# Product photography: Flash or continuous lighting?



## Electricblue73

Hey everyone, I'm a newbie at photography in general. I just recently purchased some strobes (160ws) with capability to use model lighting (75w each). 

I recently setup a small photo studio in one of the bedrooms because I am selling handbags and other travel bags for my website, so I am taking photos of them. I am currently using the model lights (3 light setup: 45 degree at front shining toward product and background, and one on top) with soft boxes, and white background roll paper.

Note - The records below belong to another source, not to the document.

## config.mk

```make
export PLATFORM = sky130hd
export DESIGN_NAME = parity_check_pipe
export DESIGN_NICKNAME = d
export VERILOG_FILES = /design/src/rtl/parity_check_pipe.sv
export SDC_FILE = /design/constraint.sdc
export NUM_CORES = 1
export LEC_CHECK = 0
export ABC_CLOCK_PERIOD_IN_PS = 2300
export CORE_MARGIN = 2
export CORE_UTILIZATION = 35
export CTS_BUF_LIST = sky130_fd_sc_hd__clkbuf_8
export DETAILED_ROUTE_END_ITERATION = 8
export MAX_ROUTING_LAYER = met4
export PLACE_DENSITY = 0.63
export SLEW_MARGIN = 20
export SYNTH_ARGS = -nofsm -noshare
export SYNTH_HDL_FRONTEND = slang
export SYNTH_SLANG_ARGS = --single-unit
```

## constraint.sdc

```tcl
create_clock -name wb_clk_i -period 2.3 [get_ports wb_clk_i]
set_input_delay 0.46 -clock wb_clk_i [delete_from_list [all_inputs] [get_ports wb_clk_i]]
set_output_delay 0.46 -clock wb_clk_i [all_outputs]
set_load 0.1 [all_outputs]
```

## src/rtl/parity_check_pipe.sv

```systemverilog
// Multi-channel even/odd parity checker: a two-stage registered pipeline with a per-channel
// error flag, a sticky error flag and a saturating error-word counter. The optional
// threshold interrupt is built only when PARITY_IRQ_EN is defined; otherwise irq_o is tied 0.
module parity_check_pipe #(
  parameter int DATA_W     = 8,
  parameter int NUM_CH     = 1,
  parameter int CNT_W      = 8,
  parameter int IRQ_THRESH = 4
) (
  input  logic                     wb_clk_i,
  input  logic                     wb_rst_n,
  input  logic                     in_valid,
  input  logic [NUM_CH*DATA_W-1:0] in_data,
  input  logic [NUM_CH-1:0]        in_par,
  input  logic                     odd_mode,
  input  logic                     clr_i,
  output logic                     out_valid,
  output logic [NUM_CH-1:0]        out_err,
  output logic                     err_sticky,
  output logic [CNT_W-1:0]         err_cnt,
  output logic                     irq_o
);

  if (DATA_W < 2 || NUM_CH < 1 || CNT_W < 2 || IRQ_THRESH < 0) begin : g_param_err
    $error("parity_check_pipe: illegal parameter value");
  end

  localparam logic [CNT_W-1:0] CNT_MAX = '1;

  logic                     v1;
  logic [NUM_CH*DATA_W-1:0] data_s1;
  logic [NUM_CH-1:0]        par_s1;
  logic                     odd_s1;
  logic [NUM_CH-1:0]        err;
  logic                     err_word;
  logic [CNT_W-1:0]         cnt_next;

  always_ff @(posedge wb_clk_i or negedge wb_rst_n) begin
    if (!wb_rst_n) begin
      v1 <= 1'b0;
    end else begin
      v1 <= in_valid;
    end
  end

  // Payload registers hold their value while idle to avoid needless toggling.
  always_ff @(posedge wb_clk_i or negedge wb_rst_n) begin
    if (!wb_rst_n) begin
      data_s1 <= '0;
      par_s1  <= '0;
      odd_s1  <= 1'b0;
    end else if (in_valid) begin
      data_s1 <= in_data;
      par_s1  <= in_par;
      odd_s1  <= odd_mode;
    end
  end

  always_comb begin
    err = '0;
    for (int c = 0; c < NUM_CH; c++) begin
      err[c] = (^{data_s1[c*DATA_W +: DATA_W], par_s1[c]}) ^ odd_s1;
    end
  end

  assign err_word = v1 & (|err);

  // A clear wins over a coincident error word.
  always_comb begin
    cnt_next = err_cnt;
    if (clr_i) begin
      cnt_next = '0;
    end else if (err_word && (err_cnt != CNT_MAX)) begin
      cnt_next = err_cnt + CNT_W'(1);
    end
  end

  always_ff @(posedge wb_clk_i or negedge wb_rst_n) begin
    if (!wb_rst_n) begin
      out_valid  <= 1'b0;
      out_err    <= '0;
      err_sticky <= 1'b0;
      err_cnt    <= '0;
    end else begin
      out_valid  <= v1;
      out_err    <= v1 ? err : '0;
      err_cnt    <= cnt_next;
      err_sticky <= clr_i ? 1'b0 : (err_sticky | err_word);
    end
  end

`ifdef PARITY_IRQ_EN
  localparam logic [CNT_W-1:0] IRQ_LVL = CNT_W'(IRQ_THRESH);

  logic irq_q;

  always_ff @(posedge wb_clk_i or negedge wb_rst_n) begin
    if (!wb_rst_n) begin
      irq_q <= 1'b0;
    end else if (clr_i) begin
      irq_q <= 1'b0;
    end else if (cnt_next >= IRQ_LVL) begin
      irq_q <= 1'b1;
    end
  end

  assign irq_o = irq_q;
`else
  assign irq_o = 1'b0;
`endif

endmodule

```

==> impl_metrics.py, run 1 <==
metrics = {
    "finish": {
        "final_cell_area_sq_um": 1360,
        "nFillCells": 297,
        "fin_cells": 146,
        "final_layout_size_suffix_gt1_share_pct": 27.4,
        "fin_nets": 130,
        "diodes": 0,
        "seqCellArea_sq_um": 551,
        "fin_util_pct": 45.3,
        "multi_input_area_sq_um": 499,
        "syn2layout_area_growth_pct": 26.1,
    },
    "synth": {
        "avgSynthCellArea_sq_um": 12.3,
        "mappedNetlistArea_sq_um": 1080,
        "synthCells": 88,
        "ys_seq_area_share_pct": 51.0,
        "synth_cell_types": 30,
        "synthArstFlopShare_pct": 100,
        "synth_flop_cell": "dfrtp_1",
        "synth_seq_cells": 22,
        "synth.net_count": 103,
        "yosysWarnings": 0,
        "synth_edf_count": 0,
    },
    "sta": {
        "skew_ps": 7.66,
        "fmax_ghz": 0.504,
        "setup_viol": 0,
        "rsz0062_at_grt": "false",
        "period_minus_slack_ps": 1980,
        "maxSlewViolCount": 0,
        "finalCritPeriodShare_pct": 86.2,
        "fin_setup_tns_ps": 0,
        "hold_viol": 0,
    },
    "global_routing": {
        "grt_max_degree": 23,
        "grt_pass1_wl_mm": 3.31,
        "grtUsageTotal_pct": 12.8,
        "antenna_found_initial": 0,
        "overflow": 0,
        "grt_pass1_vias": 762,
    },
    "detailed_routing": {
        "remaining_drc_errors": 0,
        "num_vias": 740,
        "dr.pass1.iters": 4,
        "wire_per_inst_microns": 13.4,
        "maxUsedRoutingLayer": "met4",
        "drtIter0Drc": 13,
        "wirelength_met1_microns": 878,
        "viasPerCell": 5.07,
        "ant_nets": 0,
        "routed_wirelength_mm": 1.96,
        "wl_met3_microns": 47,
        "wl_met2_mm": 1.01,
    },
    "flow_run": {
        "cap_violations": 0,
    },
    "placement": {
        "dp_hpwl_mm": 1.44,
        "place_inst": 143,
        "io_buffers": 24,
        "placed_area_sq_um": 1320,
        "gp_congestion": 0.843,
    },
    "floorplan": {
        "coreArea_sq_um": 3000,
        "ios": 26,
        "die-height_microns": 59.5,
        "start_util_pct": 35.9,
        "row_count": 20,
        "die_w_microns": 59.5,
        "dieArea_sq_um": 3540,
    },
    "critical_path": {
        "path_cells": "xor2_1, xnor3_2, xnor2_2, or4_1, a21oi_1",
        "cp_data_arrival_time_ps": 2160,
        "endpoint_kind": "register",
        "crit_path_max_incr_delay_ps": 530,
        "worstPathMaxFanout": 9,
        "cp.required_ps": 2480,
        "cpLargestDelayFamily": "XOR/XNOR gates",
        "crit_slowest_cell": "or4_1",
        "critPathBufInv": 0,
        "startpoint_type": "register",
        "path_class": "reg -> reg",
    },
    "clock_tree": {
        "worstSkewPairLatency_ps": 250,
        "clkTransAtPathRegs_ps": 80,
        "root_buffer": "clkbuf_8",
        "post_cts_buffers": 0,
        "clock-sinks": 22,
        "cts.hold.buffers_added": 0,
        "cts_max_level": 1,
        "cts_buffers": 3,
        "cts_tree": "built",
        "cts_resized": 0,
        "clockBufferDepth": 2,
    },
    "pwr": {
        "p_leak_nw": 0.593,
        "power_mw": 1.24,
        "irDropWorstVdd_v": 0.000641,
        "p_per_area_nw_per_um2": 910,
    },
    "hold_path": {
        "min_path_type": "reg -> reg",
    },
    "run_status": {
        "status": "complete, no violations",
    },
}
cell usage in the layout, fill, tap and decap left out, types with 2 or more instances in the layout:
cell	instances
dfrtp_1	22
clkdlybuf4s50_1	13
mux2_2	12
buf_4	12
nor2_1	7
xnor2_1	4
a21oi_1	4
nor2b_1	3
a31oi_1	3
nand3_1	3
o31ai_1	3
or4_1	3
clkbuf_8	3
inv_1	2
xor2_1	2
nand2_1	2
nand2b_1	2
worst register-to-register path, cell delays in order (launching register included):
cell and delay (ps):
dfrtp_1 390, xor2_1 150, xnor3_2 480, xnor2_2 220
or4_1 530, a21oi_1 150
registers in the layout, summed over array words and instances (netlist names):
register	count
par_s1	1
odd_s1	1
err_cnt	8
out_err	1
out_valid	1
err_sticky	1
data_s1	8
v1	1
layout make-up:
class / count / area share [%]
well taps: 33 / 3.04
flip-flops and latches: 22 / 40.5
clock buffers: 3 / 3.04
repair buffers: 25 / 16.2
inverters: 2 / 0.552
multi-input cells: 61 / 36.7
worst paths after layout:
kind	slack, ps	end	depth (start not counted)	start
max reg2reg	320	err_cnt[5]$_DFFE_PN0P_	5	data_s1[4]$_DFFE_PN0P_
min	490	out_valid$_DFF_PN0_	0	v1$_DFF_PN0_
max	320	err_cnt[5]$_DFFE_PN0P_	5	data_s1[4]$_DFFE_PN0P_
max in group asynchronous	1530	v1$_DFF_PN0_	2	wb_rst_n
min reg2reg	490	out_valid$_DFF_PN0_	0	v1$_DFF_PN0_
min in group asynchronous	550	err_cnt[0]$_DFFE_PN0P_	2	wb_rst_n
stage by stage:
stage	hold slack (ps)	worst slack [ps]
detailed placement	479	321
global route	531	213
CTS	495	303
global placement	483	345
finish	485	317
floorplan	164	80.6
power by group:
| group | switching, mW | internal (mW) |
|---|---|---|
| sequential | 0.0354 | 0.433 |
| combinational | 0.364 | 0.178 |
| clock | 0.111 | 0.116 |
| total | 0.510 | 0.727 |
cell usage after synthesis (2+ instances only):
cell type,count,area (sq um)
dfrtp_1,22,551
mux2_2,12,135
nor2_1,7,26.3
a21oi_1,4,20.0
xnor2_1,4,35.0
a31oi_1,3,18.8
nand3_1,3,15.0
nor2b_1,3,18.8
o31ai_1,3,22.5
or4_1,3,22.5
inv_1,2,7.51
nand2_1,2,7.51
nand2b_1,2,12.5
xor2_1,2,17.5
logic make-up after synthesis:
family,after synthesis,synth area share (%)
AND/OR/NAND/NOR,23,11.6
buffers and inverters,5,2.67
adder cells (fa/ha/maj),1,1.16
AO/OA/AOI/OAI,14,8.58
multiplexers,13,13.5
flip-flops,22,51.0
other,1,0.348
XOR/XNOR,9,11.1
metal layers:
layer / global-route usage, % / vias to the layer above
met5: - / -
li1: - / 361
met2: 21.5 / 12
met1: 15.4 / 365
met4: 5.08 / 0
met3: 1.97 / 2
Note: power is estimated with default switching activity, not from simulation.
==> inputs of run 2 (changes only) <==
--- a/config.mk
+++ b/config.mk
@@ -6,12 +6,14 @@
 export NUM_CORES = 1
 export LEC_CHECK = 0
 export ABC_CLOCK_PERIOD_IN_PS = 2300
+export CORE_ASPECT_RATIO = 1.5
 export CORE_MARGIN = 2
-export CORE_UTILIZATION = 35
+export CORE_UTILIZATION = 50
 export CTS_BUF_LIST = sky130_fd_sc_hd__clkbuf_8
+export CTS_CLUSTER_DIAMETER = 150
 export DETAILED_ROUTE_END_ITERATION = 8
 export MAX_ROUTING_LAYER = met4
-export PLACE_DENSITY = 0.63
+export PLACE_DENSITY = 0.83
 export SLEW_MARGIN = 20
 export SYNTH_ARGS = -nofsm -noshare
 export SYNTH_HDL_FRONTEND = slang
==> run 2 against run 1 <==
- maximum frequency is 2.8% lower
- power is 3.4% higher
- register-to-register slack worse by 60 ps
- utilization is 22 points higher
- hold slack worse by 5.0 ps
- final area stayed put
- largest power group unchanged
- sequential share of layout area stayed put
- via count is 1.8% higher
- clock power is 17% higher
- die area is 28% lower
- flip-flop and latch count stayed put
- clock-buffer cell count is 1 higher
==> impl_metrics.py, run 2 (synthesized netlist as in run 1, its figures left out) <==
metrics = {
    "flow_run": {
        "cap_violations": 0,
    },
    "critical_path": {
        "worstPathMaxFanout": 4,
        "startpoint_type": "register",
        "ff2ff_path_depth": 5,
        "cp.required_ps": 2440,
        "path_class": "reg -> reg",
        "startpoint": "data_s1[4]$_DFFE_PN0P_",
        "worstReg2RegStart": "data_s1[4]$_DFFE_PN0P_",
        "cp_data_arrival_time_ps": 2180,
        "endpoint": "err_cnt[6]$_DFFE_PN0P_",
        "endpoint_kind": "register",
        "r2r_slack_ps": 260,
        "r2r-end": "err_cnt[6]$_DFFE_PN0P_",
    },
    "placement": {
        "io_buffers": 24,
        "dp_hpwl_mm": 1.45,
        "gp_congestion": 0.829,
        "pre_cts_ws_ps": 295,
        "place_inst": 132,
    },
    "sta": {
        "rsz0062_at_grt": "false",
        "fin_setup_tns_ps": 0,
        "setup_slack_ps": 260,
        "skew_ps": 1.85,
        "hold_viol": 0,
        "fmax_ghz": 0.490,
        "finalCritPeriodShare_pct": 88.7,
        "maxSlewViolCount": 0,
        "setup_viol": 0,
        "whs_ps": 480,
        "period_minus_slack_ps": 2040,
    },
    "detailed_routing": {
        "wire_per_inst_microns": 13.9,
        "viasPerCell": 5.54,
        "num_vias": 753,
        "dr.pass1.iters": 4,
        "remaining_drc_errors": 0,
        "routed_wirelength_mm": 1.89,
        "drtIter0Drc": 16,
        "ant_nets": 0,
    },
    "finish": {
        "multi_input_area_sq_um": 499,
        "fin_nets": 130,
        "seqCellArea_sq_um": 551,
        "fin_cells": 136,
        "final_cell_mix": "dfrtp_1, clkdlybuf4s50_1, mux2_2, buf_4, nor2_1",
        "nFillCells": 161,
        "layout_commonest_cell": "dfrtp_1",
        "syn2layout_area_growth_pct": 26.1,
        "final_layout_size_suffix_gt1_share_pct": 28.1,
        "top_regs": "data_s1: 8 flops, err_cnt: 8 flops",
        "diodes": 0,
    },
    "clock_tree": {
        "cts_tree": "built",
        "cts.hold.buffers_added": 0,
        "clock-sinks": 22,
        "clkTransAtPathRegs_ps": 70,
        "clockBufferDepth": 2,
        "worstSkewPairLatency_ps": 250,
        "post_cts_buffers": 0,
        "cts_max_level": 1,
        "root_buffer": "clkbuf_8",
        "cts_buffers": 3,
        "cts_resized": 0,
    },
    "pwr": {
        "power_mw": 1.28,
        "irDropWorstVdd_v": 0.000745,
        "p_leak_nw": 0.601,
        "p_per_area_nw_per_um2": 941,
    },
    "floorplan": {
        "start_util_pct": 53.2,
        "coreArea_sq_um": 2030,
        "row_count": 20,
        "dieArea_sq_um": 2550,
        "die_w_microns": 41.9,
        "ios": 26,
        "die-height_microns": 60.9,
    },
    "run_status": {
        "status": "complete, no violations",
    },
    "global_routing": {
        "grt_max_degree": 23,
        "antenna_found_initial": 0,
        "grt_pass1_wl_mm": 3.22,
        "grt_pass1_vias": 780,
        "overflow": 0,
        "grtUsageTotal_pct": 17.3,
    },
    "hold_path": {
        "min_path_type": "reg -> reg",
    },
}
-- run 2: changes by cell type in the layout (fill, tap and decap cells not counted) --
cell,change
clkbuf_8,+1
-- run 2: cell type report --
cell class                 instances  share of cell area (%)
clock buffer                       4                    4.05
inverter                           2                   0.552
multi-input combinational         61                    36.7
sequential                        22                    40.5
tap                               22                    2.02
timing repair buffer              25                    16.2
-- run 2: metrics by stage --
stage               utilization, %  area, sq um
floorplan                        -         1080
global placement              64.4         1310
detailed placement            64.4         1310
CTS                           67.1         1360
global route                  67.1         1360
finish                        67.1         1360
-- run 2: worst min path at each step --
stage,from,to,depth (start not counted)
2_1_floorplan,wb_rst_n,data_s1[0]$_DFFE_PN0P_,0
3_3_place_gp,v1$_DFF_PN0_,out_valid$_DFF_PN0_,0
3_5_place_dp,v1$_DFF_PN0_,out_valid$_DFF_PN0_,0
4_1_cts,v1$_DFF_PN0_,out_valid$_DFF_PN0_,0
5_1_grt,v1$_DFF_PN0_,out_valid$_DFF_PN0_,0
6_report,v1$_DFF_PN0_,out_valid$_DFF_PN0_,0
-- run 2: layer usage --
layer  global-route usage [%]  wire length [microns]  part of all wire (%)
met5                        -                      0                     0
met4                     6.91                     16                  0.85
met3                     1.79                     72                   3.8
met2                     32.8                   1020                    54
met1                     18.4                    781                    41
-- run 2: worst max-delay path, cell delays in order (launching register included) --
cell and delay, ps:
dfrtp_1 390, xor2_1 160, xnor3_2 470, xor2_1 320
and4_1 260, mux2_2 330
-- run 2: where the power goes --
part           total, mW  internal (mW)  switching (mW)
sequential         0.469          0.433          0.0366
combinational      0.546          0.177           0.368
clock              0.265          0.152           0.113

The camera I have is a Canon T1i 500D with the canon 18-55m lens for the photos.
Before each session I am using an 18% gray card to set my WB.
I am also using a sekonic L-358 to get the ambient light reading for the modeling lights (in ambient mode). And then set my camera accordingly

As I am taking photos, I am looking at the histogram making sure that the high and low end of the color tones are not cut off.

The question I have is about the exposure setting on my camera.
1. when taking the gray card photo to set the WB, what exposure setting does it have to be on?? How do you know what the correct exposure is?

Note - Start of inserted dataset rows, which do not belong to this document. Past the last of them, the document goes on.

<file path="config.mk">
export PLATFORM = sky130hd
export DESIGN_NAME = wb_stage
export DESIGN_NICKNAME = d
export VERILOG_FILES = /design/src/rtl/wb_stage_pkg.sv /design/src/rtl/wb_stage_load_ext.sv /design/src/rtl/wb_stage.sv
export SDC_FILE = /design/constraint.sdc
export NUM_CORES = 1
export LEC_CHECK = 0
export CORE_ASPECT_RATIO = 0.7
export CORE_MARGIN = 2
export CORE_UTILIZATION = 46
export DETAILED_ROUTE_END_ITERATION = 16
export PLACE_DENSITY = 0.76
export RECOVER_POWER = 25
export SYNTH_ARGS = -nofsm -noshare
export SYNTH_HDL_FRONTEND = slang
export SYNTH_SLANG_ARGS = --single-unit
</file>
<file path="constraint.sdc">
create_clock -name clk -period 2.6 [get_ports clk]
set_input_delay 0.26 -clock clk [delete_from_list [all_inputs] [get_ports clk]]
set_output_delay 0.26 -clock clk [all_outputs]
set_load 0.02 [all_outputs]
</file>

On the canon, I have it set to Manual mode so I can adjust the shutter speed and f stop accordingly.

2. When I set the camera to the same settings as the light meter, when I'm about to take the picture, I'm getting different exposure settings on my LCD. How come it is doing this? 
How do I know what the correct exposure setting is suppose to be......lately I have been adjusting the shutter speed so that the exposure is +1 because the results in the histogram look the best, and then when I look at them on my computer, the background is fairly white (sometimes it is a light gray). 
Sometimes when my camera is set to the light meter specs, the camera's exposure will be either on +2 or -1 or -2.........so I'm confused which exposure is correct.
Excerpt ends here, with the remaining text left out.